Shape changes (morphodynamics) are one of the principal ways cells interact with their environments and perform key intrinsic behaviours like division. These dynamics arise from a myriad of complex signalling pathways that often organise with emergent simplicity to carry out critical functions including predation, collaboration and migration. A powerful method for analysis can therefore be to quantify this emergent structure, bypassing the low-level complexity. Enormous image datasets are now available to mine. However, it can be difficult to uncover interpretable representations of the global organisation of these heterogeneous dynamic processes. Here, such representations were developed for interpreting morphodynamics in two key areas: mode of action (MoA) comparison for drug discovery (developed using the economically devastating Asian soybean rust crop pathogen) and 3D migration of immune system T cells through extracellular matrices (ECMs).
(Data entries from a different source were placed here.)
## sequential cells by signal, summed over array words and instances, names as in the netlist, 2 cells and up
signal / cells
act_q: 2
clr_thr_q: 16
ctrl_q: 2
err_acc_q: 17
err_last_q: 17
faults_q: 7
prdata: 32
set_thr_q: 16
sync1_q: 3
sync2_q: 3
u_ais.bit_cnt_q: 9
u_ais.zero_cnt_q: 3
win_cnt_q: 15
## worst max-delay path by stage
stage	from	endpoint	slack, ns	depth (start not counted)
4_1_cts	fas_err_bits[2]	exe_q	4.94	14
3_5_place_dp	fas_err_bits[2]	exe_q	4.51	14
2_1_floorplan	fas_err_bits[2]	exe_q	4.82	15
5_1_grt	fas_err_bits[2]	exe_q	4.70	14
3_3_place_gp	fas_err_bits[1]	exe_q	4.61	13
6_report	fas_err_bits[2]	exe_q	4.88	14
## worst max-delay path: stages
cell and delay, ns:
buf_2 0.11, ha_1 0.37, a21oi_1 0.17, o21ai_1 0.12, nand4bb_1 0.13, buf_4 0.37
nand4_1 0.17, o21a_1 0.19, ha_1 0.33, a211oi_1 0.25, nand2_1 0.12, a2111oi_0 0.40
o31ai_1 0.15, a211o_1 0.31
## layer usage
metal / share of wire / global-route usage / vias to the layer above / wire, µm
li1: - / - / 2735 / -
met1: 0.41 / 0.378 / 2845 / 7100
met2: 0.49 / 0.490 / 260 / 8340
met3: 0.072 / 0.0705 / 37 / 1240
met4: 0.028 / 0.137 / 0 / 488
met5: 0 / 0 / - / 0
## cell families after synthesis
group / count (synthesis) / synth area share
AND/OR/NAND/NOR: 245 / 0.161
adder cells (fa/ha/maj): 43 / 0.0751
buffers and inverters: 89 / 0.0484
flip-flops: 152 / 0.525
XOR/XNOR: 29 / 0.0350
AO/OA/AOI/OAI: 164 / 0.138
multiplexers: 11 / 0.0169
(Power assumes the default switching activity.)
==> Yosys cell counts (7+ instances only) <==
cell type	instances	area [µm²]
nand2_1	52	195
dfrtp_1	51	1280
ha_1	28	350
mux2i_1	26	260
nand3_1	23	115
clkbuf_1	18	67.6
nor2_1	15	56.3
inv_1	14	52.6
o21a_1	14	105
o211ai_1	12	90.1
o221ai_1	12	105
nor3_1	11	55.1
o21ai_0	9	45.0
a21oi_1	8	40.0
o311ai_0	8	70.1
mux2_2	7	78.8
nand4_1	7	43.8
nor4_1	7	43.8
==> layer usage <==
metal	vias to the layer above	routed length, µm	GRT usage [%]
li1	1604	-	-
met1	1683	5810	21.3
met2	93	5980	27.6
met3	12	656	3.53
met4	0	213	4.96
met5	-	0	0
**src/isq_consts.svh**
```systemverilog
`ifndef ISQ_CONSTS_SVH
`define ISQ_CONSTS_SVH
// Register byte addresses
`define ISQ_ADDR_CTRL_HI  8'h80
`define ISQ_ADDR_CTRL_LO  8'h81
`define ISQ_ADDR_START_HI 8'h82
`define ISQ_ADDR_START_MD 8'h83
`define ISQ_ADDR_START_LO 8'h84
`define ISQ_ADDR_STEP_HI  8'h85
`define ISQ_ADDR_STEP_MD  8'h86
`define ISQ_ADDR_STEP_LO  8'h87
`define ISQ_ADDR_PTS_HI   8'h88
`define ISQ_ADDR_PTS_LO   8'h89
`define ISQ_ADDR_SETL_HI  8'h8A
`define ISQ_ADDR_SETL_LO  8'h8B
`define ISQ_ADDR_STATUS   8'h8F
`define ISQ_ADDR_REAL_HI  8'h94
`define ISQ_ADDR_REAL_LO  8'h95
`define ISQ_ADDR_IMAG_HI  8'h96
`define ISQ_ADDR_IMAG_LO  8'h97
// Configuration window: high nibble and last low nibble
`define ISQ_CFG_PAGE      4'h8
`define ISQ_CFG_LAST      4'hB
// Command codes in the top nibble of the control high byte
`define ISQ_CMD_INIT      4'h1
`define ISQ_CMD_START     4'h2
`define ISQ_CMD_INCR      4'h3
`define ISQ_CMD_REPEAT    4'h4
`define ISQ_CMD_PDOWN     4'hA
`define ISQ_CMD_STBY      4'hB
// Field positions in the control high byte
`define ISQ_BIT_GAIN      0
`define ISQ_BIT_RANGE_LO  1
`define ISQ_BIT_RANGE_HI  2
// Status bit positions
`define ISQ_BIT_PDONE     2
`define ISQ_BIT_SDONE     3
// Reset value of every configuration byte
`define ISQ_CFG_RESET     8'h00
// Tone steps once every sixteen master clocks
`define ISQ_DDS_DIV_LAST  4'hF
// Last sample index of one transform
`define ISQ_DFT_LAST      10'h3FF
// Lowest accumulator bit kept in a result word
`define ISQ_RES_LSB       14
`endif

```
**src/isq_pkg.sv**
```systemverilog
package isq_pkg;
    // Sequencer states, one-hot
    typedef enum logic [5:0] {
        ISQ_OFF    = 6'b000001,
        ISQ_STBY   = 6'b000010,
        ISQ_INIT   = 6'b000100,
        ISQ_SETTLE = 6'b001000,
        ISQ_MEAS   = 6'b010000,
        ISQ_HOLD   = 6'b100000
    } isq_state_type;
    // Controls toward the analog front end
    typedef struct packed {
        logic [7:0] phase;
        logic [1:0] range;
        logic       gainFive;
        logic       pinsGrounded;
    } isq_tone_type;
    // One byte access from the serial interface
    typedef struct packed {
        logic [7:0] addr;
        logic [7:0] data;
        logic       write;
        logic       read;
    } isq_regreq_type;
endpackage

```
**src/isq_sweep_sequencer.sv**
```systemverilog
`timescale 1ns/100ps
`include "isq_consts.svh"
module isq_sweep_sequencer #(
    parameter int PHASE_W = 27,
    parameter int FREQ_W  = 24,
    parameter int ADC_W   = 12,
    parameter int PTS_W   = 9,
    parameter int ACC_W   = 30
) (
    // Clock and reset
    input  wire logic                    clock,
    input  wire logic                    rst_n,
    // Byte register port
    input  wire isq_pkg::isq_regreq_type regReq,
    output      logic [7:0]              regRdData,
    // ADC samples
    input  wire logic                    adcValid,
    input  wire logic [ADC_W-1:0]        adcSample,
    output      logic                    adcGate,
    // Analog front end
    output      isq_pkg::isq_tone_type   toneOut
);
    import isq_pkg::*;

    ////////////////////////////////////////////////////////////
    // State
    logic [7:0]              cfg_reg [0:11];   // Bytes 0x80..0x8B
    isq_state_type           state_reg;        // Sequencer state
    isq_state_type           state_next;
    logic [FREQ_W-1:0]       curFreq_reg;      // Frequency in use
    logic [PTS_W-1:0]        pointIdx_reg;     // Steps taken
    logic                    pointDone_reg;    // Point measured
    logic                    sweepDone_reg;    // All points done
    logic [PHASE_W-1:0]      phase_reg;        // Tone phase
    logic [3:0]              divCnt_reg;       // Tone divider
    logic [15:0]             settleCnt_reg;    // Tone cycles seen
    logic [9:0]              sampleCnt_reg;    // Samples taken
    logic signed [ACC_W-1:0] accRe_reg;        // Real sum
    logic signed [ACC_W-1:0] accIm_reg;        // Imaginary sum
    logic [15:0]             realRes_reg;      // Real result
    logic [15:0]             imagRes_reg;      // Imaginary result
    logic [7:0]              rdData_reg;       // Read data
    isq_tone_type            tone_reg;         // Front end word

    // Fetch a configuration byte by its bus address
    function automatic logic [7:0] cfgByte(input logic [7:0] a);
        cfgByte = cfg_reg[a[3:0]];
    endfunction

    // Eight-step cosine table, scaled to a signed byte
    function automatic logic signed [7:0] cosLut(
        input logic [2:0] i);
        case (i)
            3'h0:    cosLut = 8'sh7F;
            3'h1:    cosLut = 8'sh5A;
            3'h2:    cosLut = 8'sh00;
            3'h3:    cosLut = 8'shA6;
            3'h4:    cosLut = 8'sh81;
            3'h5:    cosLut = 8'shA6;
            3'h6:    cosLut = 8'sh00;
            default: cosLut = 8'sh5A;
        endcase
    endfunction

    ////////////////////////////////////////////////////////////
    // Register fields
    // start word bytes
    wire [FREQ_W-1:0] startFreq = {cfgByte(`ISQ_ADDR_START_HI),
        cfgByte(`ISQ_ADDR_START_MD), cfgByte(`ISQ_ADDR_START_LO)};
    wire [FREQ_W-1:0] stepFreq = {cfgByte(`ISQ_ADDR_STEP_HI),
        cfgByte(`ISQ_ADDR_STEP_MD), cfgByte(`ISQ_ADDR_STEP_LO)};
    wire [15:0] pointsWord = {cfgByte(`ISQ_ADDR_PTS_HI),
        cfgByte(`ISQ_ADDR_PTS_LO)};
    wire [PTS_W-1:0] numPoints = pointsWord[PTS_W-1:0];
    wire [15:0] settleTarget = {cfgByte(`ISQ_ADDR_SETL_HI),
        cfgByte(`ISQ_ADDR_SETL_LO)};
    wire [7:0] ctrlHi = cfgByte(`ISQ_ADDR_CTRL_HI);
    // Field names kept apart for readability
    wire rangeSelectHigh   = ctrlHi[`ISQ_BIT_RANGE_HI];
    wire rangeSelectLow    = ctrlHi[`ISQ_BIT_RANGE_LO];
    wire receiveGainSelect = ctrlHi[`ISQ_BIT_GAIN];

    ////////////////////////////////////////////////////////////
    // Bus decode
    wire       wrEn    = regReq.write;
    wire       cfgHit  = regReq.addr[7:4] == `ISQ_CFG_PAGE &&
                         regReq.addr[3:0] <= `ISQ_CFG_LAST;
    wire       wrCtrl  = wrEn && regReq.addr == `ISQ_ADDR_CTRL_HI;
    wire [3:0] cmdCode = regReq.data[7:4];
    wire cmdInit   = wrCtrl && cmdCode == `ISQ_CMD_INIT;
    wire cmdStart  = wrCtrl && cmdCode == `ISQ_CMD_START;
    wire cmdIncr   = wrCtrl && cmdCode == `ISQ_CMD_INCR;
    wire cmdRepeat = wrCtrl && cmdCode == `ISQ_CMD_REPEAT;
    wire cmdPdown  = wrCtrl && cmdCode == `ISQ_CMD_PDOWN;
    wire cmdStby   = wrCtrl && cmdCode == `ISQ_CMD_STBY;
    wire inStby  = state_reg == ISQ_STBY;
    wire inHold  = state_reg == ISQ_HOLD;
    // A start is only taken after standby or initialize
    wire startAcc = cmdStart &&
                    (inStby || state_reg == ISQ_INIT);
    // increments refused once the sweep is done
    wire incAcc = cmdIncr && inHold && !sweepDone_reg;
    // repeat stays on the current frequency
    wire repAcc = cmdRepeat && inHold;
    wire initAcc = cmdInit;

    ////////////////////////////////////////////////////////////
    // Tone generator
    wire tick    = divCnt_reg == `ISQ_DDS_DIV_LAST;
    // Phase is held at zero while the pins are grounded
    wire toneRun = !(inStby || state_reg == ISQ_OFF);
    wire [PHASE_W-1:0] phaseStep =
        {{(PHASE_W-FREQ_W){1'b0}}, curFreq_reg};
    wire [PHASE_W:0] phaseSum = {1'b0, phase_reg} +
                                {1'b0, phaseStep};
    wire wrap = tick && phaseSum[PHASE_W];
    wire [PHASE_W-1:0] phase_next = !toneRun ? '0 :
        (tick ? phaseSum[PHASE_W-1:0] : phase_reg);

    ////////////////////////////////////////////////////////////
    // Settling and transform
    // count whole tone cycles before sampling
    wire settleDone = settleCnt_reg >= settleTarget;
    wire [15:0] settleCnt_next =
        (state_reg != ISQ_SETTLE) ? 16'h0000 :
        (wrap ? settleCnt_reg + 16'h0001 : settleCnt_reg);
    wire sampleTake = state_reg == ISQ_MEAS && adcValid;
    // the last of 1024 samples ends the point
    wire measEnd = sampleTake && sampleCnt_reg == `ISQ_DFT_LAST;
    wire [2:0] refIdx = phase_reg[PHASE_W-1 -: 3];
    // Minus sine is the cosine a quarter turn later
    wire signed [7:0] cosRef = cosLut(refIdx);
    wire signed [7:0] sinNeg = cosLut(refIdx + 3'h2);
    wire signed [ADC_W+7:0] prodRe = $signed(adcSample) * cosRef;
    wire signed [ADC_W+7:0] prodIm = $signed(adcSample) * sinNeg;
    // First sample of a point restarts both sums
    wire signed [ACC_W-1:0] baseRe =
        sampleCnt_reg == 10'h000 ? '0 : accRe_reg;
    wire signed [ACC_W-1:0] baseIm =
        sampleCnt_reg == 10'h000 ? '0 : accIm_reg;
    wire signed [ACC_W-1:0] sumRe = baseRe + ACC_W'(prodRe);
    wire signed [ACC_W-1:0] sumIm = baseIm + ACC_W'(prodIm);

    ////////////////////////////////////////////////////////////
    // Sweep bookkeeping
    // step the frequency on each accepted increment
    wire [FREQ_W-1:0] curFreq_next =
        (initAcc || (startAcc && inStby)) ? startFreq :
        (incAcc ? FREQ_W'(curFreq_reg + stepFreq) : curFreq_reg);
    wire [PTS_W-1:0] pointIdx_next =
        (initAcc || startAcc) ? '0 :
        (incAcc ? PTS_W'(pointIdx_reg + 1'b1) : pointIdx_reg);
    // set wins over any clear in the same cycle
    wire pointDone_next = measEnd ? 1'b1 :
        ((incAcc || repAcc || initAcc || startAcc) ? 1'b0 :
         pointDone_reg);
    // last step reached when the count meets or passes the point count
    wire lastPoint = pointIdx_reg >= numPoints;
    wire sweepDone_next = (measEnd && lastPoint) ? 1'b1 :
        ((initAcc || startAcc) ? 1'b0 : sweepDone_reg);
    // two's complement slice of the sum
    wire [15:0] realRes_next = measEnd ?
        sumRe[`ISQ_RES_LSB +: 16] : realRes_reg;
    wire [15:0] imagRes_next = measEnd ?
        sumIm[`ISQ_RES_LSB +: 16] : imagRes_reg;

    ////////////////////////////////////////////////////////////
    // Read data
    wire [7:0] statusByte =
        (8'(sweepDone_reg) << `ISQ_BIT_SDONE) |
        (8'(pointDone_reg) << `ISQ_BIT_PDONE);
    // results readable at their byte pairs
    wire [7:0] rdByte =
        cfgHit ? cfgByte(regReq.addr) :
        regReq.addr == `ISQ_ADDR_STATUS  ? statusByte :
        regReq.addr == `ISQ_ADDR_REAL_HI ? realRes_reg[15:8] :
        regReq.addr == `ISQ_ADDR_REAL_LO ? realRes_reg[7:0] :
        regReq.addr == `ISQ_ADDR_IMAG_HI ? imagRes_reg[15:8] :
        regReq.addr == `ISQ_ADDR_IMAG_LO ? imagRes_reg[7:0] :
        8'h00;

    ////////////////////////////////////////////////////////////
    // Next state; mode commands override any sequence step
    always_comb begin
        state_next = state_reg;
        if (cmdPdown) begin
            state_next = ISQ_OFF;
        end else if (cmdStby) begin
            state_next = ISQ_STBY;
        end else if (initAcc) begin
            state_next = ISQ_INIT;
        end else begin
            case (state_reg)
                ISQ_OFF: begin
                    state_next = ISQ_OFF;
                end
                ISQ_STBY, ISQ_INIT: begin
                    // sweep begins on the start command
                    if (startAcc) state_next = ISQ_SETTLE;
                end
                ISQ_SETTLE: begin
                    if (settleDone) state_next = ISQ_MEAS;
                end
                ISQ_MEAS: begin
                    if (measEnd) state_next = ISQ_HOLD;
                end
                ISQ_HOLD: begin
                    // measure again after a step or repeat
                    if (incAcc || repAcc) state_next = ISQ_SETTLE;
                end
                default: begin
                    state_next = ISQ_OFF;
                end
            endcase
        end
    end

    ////////////////////////////////////////////////////////////
    // Configuration bytes; a command write also keeps its bits
    always_ff @(posedge clock) begin
        for (int i = 0; i < 12; i++) begin
            if (!rst_n) begin
                cfg_reg[i] <= `ISQ_CFG_RESET;
            end else if (wrEn && cfgHit && regReq.addr[3:0] == i) begin
                cfg_reg[i] <= regReq.data;
            end
        end
    end

    // Sequencer and tone
    always_ff @(posedge clock) begin
        if (!rst_n) begin
            state_reg     <= ISQ_OFF;
            curFreq_reg   <= '0;
            pointIdx_reg  <= '0;
            phase_reg     <= '0;
            divCnt_reg    <= 4'h0;
            settleCnt_reg <= 16'h0000;
        end else begin
            state_reg     <= state_next;
            curFreq_reg   <= curFreq_next;
            pointIdx_reg  <= pointIdx_next;
            phase_reg     <= phase_next;
            divCnt_reg    <= divCnt_reg + 4'h1;
            settleCnt_reg <= settleCnt_next;
        end
    end

    // Transform sums and flags
    always_ff @(posedge clock) begin
        if (!rst_n) begin
            sampleCnt_reg <= 10'h000;
            accRe_reg     <= '0;
            accIm_reg     <= '0;
            pointDone_reg <= 1'b0;
            sweepDone_reg <= 1'b0;
        end else begin
            if (state_reg != ISQ_MEAS) begin
                sampleCnt_reg <= 10'h000;
            end else if (sampleTake) begin
                sampleCnt_reg <= sampleCnt_reg + 10'h001;
                accRe_reg     <= sumRe;
                accIm_reg     <= sumIm;
            end
            pointDone_reg <= pointDone_next;
            sweepDone_reg <= sweepDone_next;
        end
    end

    // Results, read data and front end word
    always_ff @(posedge clock) begin
        if (!rst_n) begin
            realRes_reg <= 16'h0000;
            imagRes_reg <= 16'h0000;
            rdData_reg  <= 8'h00;
            tone_reg    <= '0;
        end else begin
            realRes_reg <= realRes_next;
            imagRes_reg <= imagRes_next;
            if (regReq.read) rdData_reg <= rdByte;
            tone_reg.phase        <= phase_reg[PHASE_W-1 -: 8];
            // amplitude range from the two range bits
            tone_reg.range        <= {rangeSelectHigh,
                                      rangeSelectLow};
            tone_reg.gainFive     <= !receiveGainSelect;
            // ground while the tone is stopped
            tone_reg.pinsGrounded <= !toneRun;
        end
    end

    assign regRdData = rdData_reg;
    assign toneOut   = tone_reg;
    // Gate is straight from the state flop
    assign adcGate   = state_reg == ISQ_MEAS;

    ////////////////////////////////////////////////////////////
    // Checks
    a_msb_zero: assert property (
        @(posedge clock) disable iff (!rst_n)
        phaseStep[PHASE_W-1:FREQ_W] == '0)
        else $error("frequency top bits not zero");

    a_point_done_set: assert property (
        @(posedge clock) disable iff (!rst_n)
        measEnd |=> pointDone_reg && state_reg == ISQ_HOLD)
        else $error("point done not raised");

    a_done_blocks_step: assert property (
        @(posedge clock) disable iff (!rst_n)
        sweepDone_reg && cmdIncr |=> $stable(curFreq_reg))
        else $error("step taken after sweep done");

    a_step_adds: assert property (
        @(posedge clock) disable iff (!rst_n)
        incAcc |=> curFreq_reg ==
            FREQ_W'($past(curFreq_reg) + $past(stepFreq)))
        else $error("increment did not add step");

    a_gate_after_settle: assert property (
        @(posedge clock) disable iff (!rst_n)
        $rose(adcGate) |-> $past(state_reg) == ISQ_SETTLE &&
            $past(settleDone))
        else $error("sampling before settling");

    a_sample_total: assert property (
        @(posedge clock) disable iff (!rst_n)
        measEnd |-> sampleCnt_reg == `ISQ_DFT_LAST && adcGate)
        else $error("point ended at wrong count");

    a_result_latch: assert property (
        @(posedge clock) disable iff (!rst_n)
        measEnd |=> realRes_reg == $past(sumRe[`ISQ_RES_LSB +: 16])
            && imagRes_reg == $past(sumIm[`ISQ_RES_LSB +: 16]))
        else $error("result not latched");

    a_repeat_clear: assert property (
        @(posedge clock) disable iff (!rst_n)
        repAcc |=> !pointDone_reg ##0 $stable(curFreq_reg))
        else $error("repeat did not clear flag");

    a_standby_ground: assert property (
        @(posedge clock) disable iff (!rst_n)
        cmdStby && !cmdPdown |=> ##2 toneOut.pinsGrounded)
        else $error("standby did not ground pins");

    a_gain_follow: assert property (
        @(posedge clock) disable iff (!rst_n)
        wrCtrl |=> ##1 toneOut.gainFive ==
            !$past(regReq.data[`ISQ_BIT_GAIN], 2))
        else $error("gain select not applied");

endmodule // isq_sweep_sequencer

```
For MoA comparison, population development over a 2D space of shapes (morphospace) was described using two models with condition-dependent parameters: a top-down model of diffusive development over Waddington-type landscapes, and a bottom-up model of tip growth. A variety of landscapes were discovered, describing phenotype transitions during growth, and possible perturbations in the tip growth machinery that cause this variation were identified. For interpreting T cell migration, a new 3D shape descriptor that incorporates key polarisation information was developed, revealing low-dimensionality of shape, and the distinct morphodynamics of run-and-stop modes that emerge at minute timescales were mapped. Periodically oscillating morphodynamics that include retrograde deformation flows were found to underlie active translocation (run mode). Overall, it was found that highly interpretable representations could be uncovered while still leveraging the enormous discovery power of deep learning algorithms. The results show that whole-cell morphodynamics can be a convenient and powerful place to search for structure, with potentially life-saving applications in medicine and biocide discovery as well as immunotherapeutics.